Orford Ness
Less than a mile from the village of Orford stands an eleven-mile island, separated from the Sussex mainland by the Orford River. A decade after the Wright Brother’s historic first flight, the British government chose Orford Ness as its top-secret facility to refine the early techniques of aviation warfare, and after Chinese laborers drained the marshes and built a sea wall, Orford Ness would become Britain’s most top-secret weapons development site.
Britain’s Area 51
Frequently compared with Area 51, where the U.S. Air Force tested experimental aircraft in the Nevada desert, or Bletchley Park, where British mathematicians broke the Nazi’s enigma cypher code, for the next 70 years, Orford Ness scientists and pilots at first tested high explosives, night flying instruments, aircraft evacuation techniques and carrier-based landing and takeoff best practices.
Test Pilots Sacrificed
Many test pilots died at Orford Ness, as they pushed the limits of aviation in exchange for the development of lifesaving techniques that would serve military aviators throughout every major conflict of the 20th century.

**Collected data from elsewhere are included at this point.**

$ cat config.mk
export PLATFORM = sky130hd
export DESIGN_NAME = gamma_coincidence_pairer
export DESIGN_NICKNAME = d
export VERILOG_FILES = /design/src/hw/rtl/gcp_pkg.sv /design/src/hw/rtl/gcp_ram.sv /design/src/hw/rtl/gamma_coincidence_pairer.sv
export SDC_FILE = /design/constraint.sdc
export NUM_CORES = 2
export LEC_CHECK = 0
export BUFFER_PORTS_ARGS = -buffer_cell sky130_fd_sc_hd__buf_4
export CAP_MARGIN = 15
export CORE_UTILIZATION = 50
export CTS_CLUSTER_DIAMETER = 60
export DETAILED_ROUTE_END_ITERATION = 10
export GPL_TIMING_DRIVEN = 1
export PLACE_DENSITY = 0.66
export SETUP_SLACK_MARGIN = 0.4
export SKIP_LAST_GASP = 1
export SLEW_MARGIN = 10
export SYNTH_ARGS = -nofsm -noshare
export SYNTH_HDL_FRONTEND = slang
export SYNTH_HIERARCHICAL = 1
export SYNTH_SLANG_ARGS = --single-unit
$ cat constraint.sdc
create_clock -name clk -period 9.3 [get_ports clk]
set_input_delay 1.86 -clock clk [delete_from_list [all_inputs] [get_ports clk]]
set_output_delay 1.86 -clock clk [all_outputs]
set_load 0.02 [all_outputs]
$ cat src/hw/rtl/gcp_pkg.sv
// ---------------------------------------------------------------------------
// gcp_pkg
// shared constants of the coincidence pairer
// ---------------------------------------------------------------------------
package gcp_pkg;
  localparam int MAX_HITS = 16;
  localparam int HC_W     = $clog2(MAX_HITS + 1);
  localparam int ADDR_W   = $clog2(MAX_HITS);
  localparam int TIME_W   = 40;
  localparam int ENTRY_W  = 8 + 16 + TIME_W;
  localparam int DIV_W    = 44;
  localparam int ROOT_W   = 22;

  localparam logic [7:0] REG_WALK_GAIN   = 8'd0;
  localparam logic [7:0] REG_WALK_OFFSET = 8'd1;
  localparam logic [7:0] REG_COINC_WIN   = 8'd2;
  localparam logic [7:0] REG_PROMPT_WIN  = 8'd3;
endpackage

$ cat src/hw/rtl/gcp_ram.sv
// ---------------------------------------------------------------------------
// gcp_ram
// generic single-port-write, single-port-read ram with registered read
// ---------------------------------------------------------------------------
module gcp_ram #(
  parameter int WIDTH = 8,
  parameter int DEPTH = 16
) (
  input  logic                     clk,
  input  logic                     we,
  input  logic [$clog2(DEPTH)-1:0] waddr,
  input  logic [WIDTH-1:0]         wdata,
  input  logic                     re,
  input  logic [$clog2(DEPTH)-1:0] raddr,
  output logic [WIDTH-1:0]         rdata
);
  logic [WIDTH-1:0] mem [DEPTH];

  always_ff @(posedge clk) begin
    if (we) begin
      mem[waddr] <= wdata;
    end
    if (re) begin
      rdata <= mem[raddr];
    end
  end
endmodule

$ cat src/hw/rtl/gamma_coincidence_pairer.sv
// ---------------------------------------------------------------------------
// gamma_coincidence_pairer
// walk-corrects each hit that fits the store and pairs it with the stored hits of its event
// ---------------------------------------------------------------------------
// channel | direction | payload
// in_     | in        | tdata 56b hit, tlast last_hit
// out_    | out       | tdata 136b pair, tuser pair_valid, tlast last
// cfg_    | in        | index 8b, data 16b, always ready
//
// a stored hit goes through accept, a serial divide, a square root, the
// correction, a scan of the stored hits, the store write and the final item.
// a hit arriving at a full store goes straight to the final item.
// reset is synchronous; the hit store needs no clearing.
// a stalled output holds the sequencer; no new item is taken until done.
// ---------------------------------------------------------------------------
module gamma_coincidence_pairer
  import gcp_pkg::*;
(
  input  logic         clk,
  input  logic         rst_n,
  input  logic         in_tvalid,
  output logic         in_tready,
  input  logic [55:0]  in_tdata,   // hit_id, energy_raw, hit_time
  input  logic         in_tlast,   // last_hit
  output logic         out_tvalid,
  input  logic         out_tready,
  output logic [135:0] out_tdata,  // id_x, id_y, energy_x, energy_y, time_x, time_y,
                                   // prompt, event_end, hits_dropped, zero pad
  output logic         out_tuser,  // pair_valid
  output logic         out_tlast,  // last
  input  logic         cfg_valid,
  output logic         cfg_ready,
  input  logic [7:0]   cfg_index,
  input  logic [15:0]  cfg_data
);
  localparam logic [3:0] S_IDLE = 4'd0;
  localparam logic [3:0] S_DIV  = 4'd1;
  localparam logic [3:0] S_SQRT = 4'd2;
  localparam logic [3:0] S_CT   = 4'd3;
  localparam logic [3:0] S_RD   = 4'd4;
  localparam logic [3:0] S_CMP  = 4'd5;
  localparam logic [3:0] S_CHK  = 4'd6;
  localparam logic [3:0] S_PEND = 4'd7;
  localparam logic [3:0] S_A    = 4'd8;
  localparam logic [3:0] S_WR   = 4'd9;
  localparam logic [3:0] S_FIN  = 4'd10;

  logic [3:0] state_r, state_nxt;
  logic [15:0] gain_r, offset_r, cwin_r, pwin_r;
  logic [HC_W-1:0] hit_count_r, hit_count_nxt;
  logic [HC_W-1:0] k_r, k_nxt;
  logic ovf_r, ovf_nxt;
  logic [5:0] cnt_r, cnt_nxt;
  logic [DIV_W-1:0] div_r, div_nxt;
  logic [15:0] rem_r, rem_nxt;
  logic [ROOT_W-1:0] root_r, root_nxt;
  logic [24:0] srem_r, srem_nxt;
  logic [7:0] id_r, id_nxt;
  logic [15:0] e_r, e_nxt;
  logic [31:0] t_r, t_nxt;
  logic lh_r, lh_nxt;
  logic [TIME_W-1:0] ct_r, ct_nxt;
  logic [TIME_W:0] ad_r, ad_nxt;
  logic pend_v_r, pend_v_nxt;
  logic [7:0] pend_id_r, pend_id_nxt;
  logic [15:0] pend_e_r, pend_e_nxt;
  logic [TIME_W-1:0] pend_t_r, pend_t_nxt;
  logic pend_pr_r, pend_pr_nxt;

  logic out_valid_r, out_valid_nxt;
  logic [135:0] out_data_r, out_data_nxt;
  logic out_user_r, out_user_nxt;
  logic out_last_r, out_last_nxt;

  logic ram_we, ram_re;
  logic [ENTRY_W-1:0] ram_wdata, ram_rdata;
  logic [ADDR_W-1:0] ram_raddr;

  logic [7:0] sd_id;
  logic [15:0] sd_e;
  logic [TIME_W-1:0] sd_t;
  logic [15:0] e_div;
  logic [31:0] gain_sq;
  logic [16:0] d_trial;
  logic [25:0] s_trial;
  logic [24:0] s_shift;
  logic [TIME_W:0] diff;
  logic [TIME_W:0] win, pw;
  logic space;
  logic push;
  logic p_valid, p_last, p_end, p_drop, p_pr;
  logic [7:0] p_idx, p_idy;
  logic [15:0] p_ex, p_ey;
  logic [TIME_W-1:0] p_tx, p_ty;

  assign sd_id = ram_rdata[7:0];
  assign sd_e  = ram_rdata[23:8];
  assign sd_t  = ram_rdata[ENTRY_W-1:24];
  assign e_div = (e_r == 16'd0) ? 16'd1 : e_r;
  assign gain_sq = 32'(gain_r) * 32'(gain_r);
  assign d_trial = {rem_r, div_r[DIV_W-1]} - {1'b0, e_div};
  assign s_shift = {srem_r[22:0], div_r[DIV_W-1 -: 2]};
  assign s_trial = {1'b0, s_shift} - {2'b00, root_r, 2'b01};
  assign diff = {sd_t[TIME_W-1], sd_t} - {ct_r[TIME_W-1], ct_r};
  assign win = {{(TIME_W - 19){1'b0}}, cwin_r, 4'b0000};
  assign pw  = {{(TIME_W - 19){1'b0}}, pwin_r, 4'b0000};
  assign space = !out_valid_r || out_tready;

  assign in_tready = (state_r == S_IDLE);
  assign cfg_ready = 1'b1;
  assign out_tvalid = out_valid_r;
  assign out_tdata = out_data_r;
  assign out_tuser = out_user_r;
  assign out_tlast = out_last_r;

  gcp_ram #(.WIDTH(ENTRY_W), .DEPTH(MAX_HITS)) u_store (
    .clk   (clk),
    .we    (ram_we),
    .waddr (hit_count_r[ADDR_W-1:0]),
    .wdata (ram_wdata),
    .re    (ram_re),
    .raddr (ram_raddr),
    .rdata (ram_rdata)
  );

  assign ram_wdata = {ct_r, e_r, id_r};
  assign ram_raddr = k_r[ADDR_W-1:0];

  always_comb begin
    state_nxt = state_r;
    hit_count_nxt = hit_count_r;
    k_nxt = k_r;
    ovf_nxt = ovf_r;
    cnt_nxt = cnt_r;
    div_nxt = div_r;
    rem_nxt = rem_r;
    root_nxt = root_r;
    srem_nxt = srem_r;
    id_nxt = id_r;
    e_nxt = e_r;
    t_nxt = t_r;
    lh_nxt = lh_r;
    ct_nxt = ct_r;
    ad_nxt = ad_r;
    pend_v_nxt = pend_v_r;
    pend_id_nxt = pend_id_r;
    pend_e_nxt = pend_e_r;
    pend_t_nxt = pend_t_r;
    pend_pr_nxt = pend_pr_r;
    ram_we = 1'b0;
    ram_re = 1'b0;
    push = 1'b0;
    p_valid = 1'b0;
    p_last = 1'b0;
    p_end = 1'b0;
    p_drop = 1'b0;
    p_pr = 1'b0;
    p_idx = '0;
    p_idy = '0;
    p_ex = '0;
    p_ey = '0;
    p_tx = '0;
    p_ty = '0;
    unique case (state_r)
      S_IDLE: begin
        if (in_tvalid) begin
          id_nxt = in_tdata[7:0];
          e_nxt = in_tdata[23:8];
          t_nxt = in_tdata[55:24];
          lh_nxt = in_tlast;
          pend_v_nxt = 1'b0;
          k_nxt = '0;
          if (hit_count_r >= HC_W'(MAX_HITS)) begin
            ovf_nxt = 1'b1;
            state_nxt = S_FIN;
          end else begin
            div_nxt = {gain_sq, 12'd0};
            rem_nxt = '0;
            cnt_nxt = 6'(DIV_W - 1);
            state_nxt = S_DIV;
          end
        end
      end
      S_DIV: begin
        if (!d_trial[16]) begin
          rem_nxt = d_trial[15:0];
          div_nxt = {div_r[DIV_W-2:0], 1'b1};
        end else begin
          rem_nxt = {rem_r[14:0], div_r[DIV_W-1]};
          div_nxt = {div_r[DIV_W-2:0], 1'b0};
        end
        if (cnt_r == 6'd0) begin
          srem_nxt = '0;
          root_nxt = '0;
          cnt_nxt = 6'(ROOT_W - 1);
          state_nxt = S_SQRT;
        end else begin
          cnt_nxt = cnt_r - 6'd1;
        end
      end
      S_SQRT: begin
        div_nxt = {div_r[DIV_W-3:0], 2'b00};
        if (!s_trial[25]) begin
          srem_nxt = s_trial[24:0];
          root_nxt = {root_r[ROOT_W-2:0], 1'b1};
        end else begin
          srem_nxt = s_shift;
          root_nxt = {root_r[ROOT_W-2:0], 1'b0};
        end
        if (cnt_r == 6'd0) begin
          state_nxt = S_CT;
        end else begin
          cnt_nxt = cnt_r - 6'd1;
        end
      end
      S_CT: begin
        ct_nxt = {{(TIME_W - 32){t_r[31]}}, t_r}
               + {{(TIME_W - ROOT_W){1'b0}}, root_r}
               - {{(TIME_W - 20){1'b0}}, offset_r, 4'b0000};
        state_nxt = S_RD;
      end
      S_RD: begin
        if (k_r == hit_count_r) begin
          state_nxt = S_WR;
        end else begin
          ram_re = 1'b1;
          state_nxt = S_CMP;
        end
      end
      S_CMP: begin
        ad_nxt = diff[TIME_W] ? (~diff + 1'b1) : diff;
        state_nxt = S_CHK;
      end
      S_CHK: begin
        if (ad_r > win) begin
          k_nxt = k_r + 1'b1;
          state_nxt = S_RD;
        end else if (pend_v_r) begin
          state_nxt = S_PEND;
        end else begin
          state_nxt = S_A;
        end
      end
      S_PEND: begin
        p_valid = 1'b1;
        p_idx = id_r;
        p_idy = pend_id_r;
        p_ex = e_r;
        p_ey = pend_e_r;
        p_tx = ct_r;
        p_ty = pend_t_r;
        p_pr = pend_pr_r;
        if (space) begin
          push = 1'b1;
          state_nxt = S_A;
        end
      end
      S_A: begin
        p_valid = 1'b1;
        p_idx = sd_id;
        p_idy = id_r;
        p_ex = sd_e;
        p_ey = e_r;
        p_tx = sd_t;
        p_ty = ct_r;
        p_pr = (ad_r < pw);
        if (space) begin
          push = 1'b1;
          pend_v_nxt = 1'b1;
          pend_id_nxt = sd_id;
          pend_e_nxt = sd_e;
          pend_t_nxt = sd_t;
          pend_pr_nxt = (ad_r < pw);
          k_nxt = k_r + 1'b1;
          state_nxt = S_RD;
        end
      end
      S_WR: begin
        ram_we = 1'b1;
        hit_count_nxt = hit_count_r + 1'b1;
        state_nxt = S_FIN;
      end
      S_FIN: begin
        p_last = 1'b1;
        p_end = lh_r;
        p_drop = lh_r & ovf_r;
        if (pend_v_r) begin
          p_valid = 1'b1;
          p_idx = id_r;
          p_idy = pend_id_r;
          p_ex = e_r;
          p_ey = pend_e_r;
          p_tx = ct_r;
          p_ty = pend_t_r;
          p_pr = pend_pr_r;
        end
        if (space || (!pend_v_r && !lh_r)) begin
          push = pend_v_r || lh_r;
          if (lh_r) begin
            hit_count_nxt = '0;
            ovf_nxt = 1'b0;
          end
          state_nxt = S_IDLE;
        end
      end
      default: begin
        state_nxt = S_IDLE;
      end
    endcase
  end

  always_comb begin
    out_valid_nxt = out_valid_r;
    out_data_nxt = out_data_r;
    out_user_nxt = out_user_r;
    out_last_nxt = out_last_r;
    if (push) begin
      out_valid_nxt = 1'b1;
      out_data_nxt = {5'd0, p_drop, p_end, p_pr, p_ty, p_tx, p_ey, p_ex, p_idy, p_idx};
      out_user_nxt = p_valid;
      out_last_nxt = p_last;
    end else if (out_tready) begin
      out_valid_nxt = 1'b0;
    end
  end

  always_ff @(posedge clk) begin
    if (!rst_n) begin
      state_r <= S_IDLE;
      hit_count_r <= '0;
      ovf_r <= 1'b0;
      pend_v_r <= 1'b0;
      out_valid_r <= 1'b0;
      gain_r <= 16'd2000;
      offset_r <= 16'd80;
      cwin_r <= 16'd1000;
      pwin_r <= 16'd200;
    end else begin
      state_r <= state_nxt;
      hit_count_r <= hit_count_nxt;
      ovf_r <= ovf_nxt;
      pend_v_r <= pend_v_nxt;
      out_valid_r <= out_valid_nxt;
      if (cfg_valid) begin
        priority case (cfg_index)
          REG_WALK_GAIN:   gain_r <= cfg_data;
          REG_WALK_OFFSET: offset_r <= cfg_data;
          REG_COINC_WIN:   cwin_r <= cfg_data;
          REG_PROMPT_WIN:  pwin_r <= cfg_data;
          default: begin
          end
        endcase
      end
    end
  end

  always_ff @(posedge clk) begin
    k_r <= k_nxt;
    cnt_r <= cnt_nxt;
    div_r <= div_nxt;
    rem_r <= rem_nxt;
    root_r <= root_nxt;
    srem_r <= srem_nxt;
    id_r <= id_nxt;
    e_r <= e_nxt;
    t_r <= t_nxt;
    lh_r <= lh_nxt;
    ct_r <= ct_nxt;
    ad_r <= ad_nxt;
    pend_id_r <= pend_id_nxt;
    pend_e_r <= pend_e_nxt;
    pend_t_r <= pend_t_nxt;
    pend_pr_r <= pend_pr_nxt;
    out_data_r <= out_data_nxt;
    out_user_r <= out_user_nxt;
    out_last_r <= out_last_nxt;
  end
endmodule
==> reports/results.txt <==
After detailed routing, the number of remaining DRC violations is 0. The hold buffer count at CTS is 0. The maximum operating frequency was 131.9 MHz; the static power due to leakage was 31.39 nW. The initial antenna violation count is 5. The tools report the type of element capturing the critical path as a flip-flop.

The met3 usage in global routing was 0.04526. TritonCTS built the clock tree. In this run the remaining antenna-violating nets after routing total 0.

The maximum fanout along the worst path was 14. Setup slack on the critical path of the routed design comes to 1.721 ns. The mean number of vias per cell is 5.938, and the number of buffers inserted during clock tree synthesis is 170. The logs give 227 for the number of top-level design ports and 183300 um for the overall routed net length. Met1 global-route usage: 0.3534. The CTS clock-pin slew for the worst setup and hold paths is 0.06 ns, and the number of buffers on the longest clock path is 3.

The worst setup path is launched from a flip-flop. The number of setup violations in the final report was 0; the setup fix buffers added after clock tree synthesis was 0. The data arrival time of the worst path came out at 8.08 ns. The clock reaches the later pin of the worst-skew pair after 0.83 ns. Setup repair after global routing left no endpoint under its margin. Row generation in the floorplan step produced 141 rows. After synthesis the netlist holds a flip-flop and latch count of 1610.

The share of post-route cells with drive strength above 1 was 0.1650. Counting flops with a built-in enable in the synthesized netlist gives 1534. Before CTS, the worst setup slack after placement is 1.800 ns. Clock root buffer: sky130_fd_sc_hd__clkbuf_16.

Total of max-cap violations: 0. The synthesized netlist contains 90 unique library cells. The share of the yosys chip area belonging to registers came out at 0.6347.

The tools report the global routing usage summed across all routing layers as 0.2440. In this run the worst setup path begins at gain_r[3]. For this run, the number of Yosys warnings is 6. The violation count after the first detailed-routing iteration was 4026; the slew at the pin closest to its max-slew limit was 1.145 ns. Relative to the synthesized area, the layout overhead comes to 12.86%. The flow ran to the end, and the final reports show no timing, DRC or antenna violations.

The number of hold violations in the final report was 0. The clock arrives with 0.06696 ns of skew. At the end of routability-driven placement, the weighted congestion stood at 0.8676. The areal power density over the cells was 265.4 nW/um^2; the number of nets in the finished design was 5711. After routing, the total negative slack on setup checks comes to 0 ns. Critical path class: reg2reg. The fraction of the cycle the final worst path needs is 0.8149, and the routed wire length per instance is 25.23 um.

The tools report the largest vdd supply drop as 0.0002712 V. The die extent in y is 389.2 um. Input and output buffers added on the ports amount to 220.

The number of gates resized after CTS was 0. Synthesis produced a netlist whose cell count is 4915. The highest cell delay on the worst timing path came out at 0.66 ns. The die covers 151500 sq um. For the met2 usage in global routing, the log shows 0.3797.

The count of final max-slew check failures was 0. The share of async-settable or async-resettable flops after synthesis is 0. In this run the critical register-to-register path is launched from gain_r[3].

The relative max-transition margin was 0.2346. Entering global routing, the biggest net connects 137 pins. The post-synthesis average cell area was 15.25 sq um. In this run the most used layer during global routing was met2. The routed layout has 43139 vias.

Detailed placement finished with a half-perimeter wire length of 113500 um. For the worst setup path, the data required time is 9.80 ns. For the number of levels the H-tree was split into, the log shows 4. The min-delay analysis places its worst path in the category reg2reg. The first global-routing pass estimated 272600 um of wire. The number of global-route vias before repair was 42807. The critical path goes through inv_1 > nor2_1 > inv_1 > fa_1 > fa_1 > inv_1 > ha_1 > fa_1 > fa_1 > inv_1 > fa_1 > inv_1 > ha_1 > nand2_1 > o31ai_1 > a21oi_1 > o41ai_1 > a41oi_1 > a21oi_1 > a21oi_1 > xnor2_1 > o21ai_0. The count of filler cells inserted in the layout is 11487. After global routing the overflow that remains totals 0. The worst min-delay path startpoint was u_store/rdata[4]. The die extent in x is 389.2 um, and the number of clock sinks is 1610. The placeable core region is 148200 sq um. After layout, the minimum clock period comes to 7.579 ns. The initial core utilization came out at 0.5059. Before antenna repair, the detailed router went through 6 iterations.

Among all flip-flop cells after synthesis, the most frequent one is sky130_fd_sc_hd__edfxtp_1. Summing every instance area after synthesis gives 74970 sq um. The slowest stage of the critical path belongs to the cell sky130_fd_sc_hd__dfxtp_1.
-- power by group --
group	internal (W)	total [W]	switching (W)
Combinational	0.00259	0.00641	0.00383
Sequential	0.00888	0.00935	0.000469
Clock	0.00379	0.00670	0.00291
-- metrics by stage --
step / cell area (sq um) / util / power (W) / hold WS [ns] / instances
after detailed placement: 78970 / 0.5329 / 0.01585 / 0.4363 / 6950
final: 84610 / 0.5709 / 0.02246 / 0.4538 / 7265
after global routing: 84600 / 0.5709 / 0.02346 / 0.4618 / 7264
after floorplan: 74980 / - / 0.01402 / 0.4268 / 4919
after global placement: 78970 / 0.5329 / 0.01577 / 0.4311 / 6950
after CTS: 84580 / 0.5707 / 0.02256 / 0.4507 / 7263
-- layout by cell type (no fill, tap or decap), types with 26 or more instances in the layout --
cell type / n
sky130_fd_sc_hd__a22oi_1: 160
sky130_fd_sc_hd__a21o_1: 65
sky130_fd_sc_hd__nor2_1: 221
sky130_fd_sc_hd__edfxtp_1: 1534
sky130_fd_sc_hd__nand2_1: 293
sky130_fd_sc_hd__clkinv_1: 44
sky130_fd_sc_hd__xnor2_1: 102
sky130_fd_sc_hd__clkbuf_1: 26
sky130_fd_sc_hd__fa_1: 182
sky130_fd_sc_hd__o21a_1: 26
sky130_fd_sc_hd__clkinv_2: 26
sky130_fd_sc_hd__xor2_1: 63
sky130_fd_sc_hd__a22o_1: 127
sky130_fd_sc_hd__ha_1: 250
sky130_fd_sc_hd__nor2b_1: 28
sky130_fd_sc_hd__nand3_1: 42
sky130_fd_sc_hd__o21ai_0: 108
sky130_fd_sc_hd__buf_4: 302
sky130_fd_sc_hd__nor3_1: 51
sky130_fd_sc_hd__inv_1: 489
sky130_fd_sc_hd__clkbuf_16: 170
sky130_fd_sc_hd__mux2i_1: 80
sky130_fd_sc_hd__mux4_2: 256
sky130_fd_sc_hd__a21oi_1: 151
sky130_fd_sc_hd__and2_1: 57
sky130_fd_sc_hd__dfxtp_1: 76
-- worst max-delay path, delay by kind of cell, from the launching register on --
kind | cells | cell delay [ns]
and+or+nand+nor | 2 | 0.47
adders and majority gates | 7 | 3.24
buffers and inverters | 5 | 0.53
DFF | 1 | 0.66
xor gates and xnor gates | 1 | 0.13
AOI/OAI and AO/OA | 7 | 2.24
-- final cells by class --
cell class              instances  area [sq um]  share of cell area
clock inverters               116          1237             0.01463
diodes                          1         2.502          0.00002958
inverters                     489          1836             0.02169
clock buffers                 197          4365             0.05160
multi-input cells            2617         24830              0.2935
flip-flops and latches       1610         47590              0.5624
repair buffers                305          2335             0.02759
well taps                    1930          2415             0.02854
-- kinds of logic (layout without fill, tap and decap cells) --
group	Yosys count	in the layout	share of synthesized area
DFF	1610	1610	0.6347
and+or+nand+nor	874	874	0.05538
muxes	337	337	0.08774
xor gates and xnor gates	165	165	0.01928
other	2	7	0.0001002
AOI/OAI and AO/OA	803	803	0.07532
buffers and inverters	692	1107	0.03713
adders and majority gates	432	432	0.09032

During the start of the Second World War, Orford Ness became home to many captured enemy planes and weapons, where researchers studied the Luftwaffe’s superior aircraft to make improvements to Allied warbirds, such as fuel tanks built to resist puncture and explosion when a plane came under enemy fire.
Top Secret Facility
Despite the need-to-know, top-secret nature of Orford Ness, one engineer joked that he knew so much about German aircraft that he could have applied for a job in the Luftwaffe. Bomb ballistics experiments also led to improvements in strategic bombing techniques, which proved vital in shortening the conflict in both theaters of war, while pioneering advances in radar technology by Robert Watson-Watt helped develop a chain of early warning radar stations known as Chain Home, that proved vital in the defeat of the Luftwaffe during the Battle of Britain.
A Cold War Stronghold
During the coldest days of the Cold War, Orford Ness scientists led by Barnes Wallis built and tested some of the largest bombs in Britain’s arsenal, including the 12,000-pound Tallboy bomb casing for the Blue Danube, Britain’s first nuclear weapon, while the secret site became home to the joint US/UK project known as Cobra Mist in the 1960s, where scientists tracked Soviet aircraft and missile activity throughout the U.S.S.R. In 1973, Cobra Mist was shut down due to noise interference, most likely caused by Soviet jamming efforts, before the now defunct facility was converted into a transmission station for BBC World Service. Today, combined with Havergate Island, Orford Ness has become a nature conservancy for the protection of wildlife, making Orford Ness, a vital proving ground during the brutal wars of the 20th century.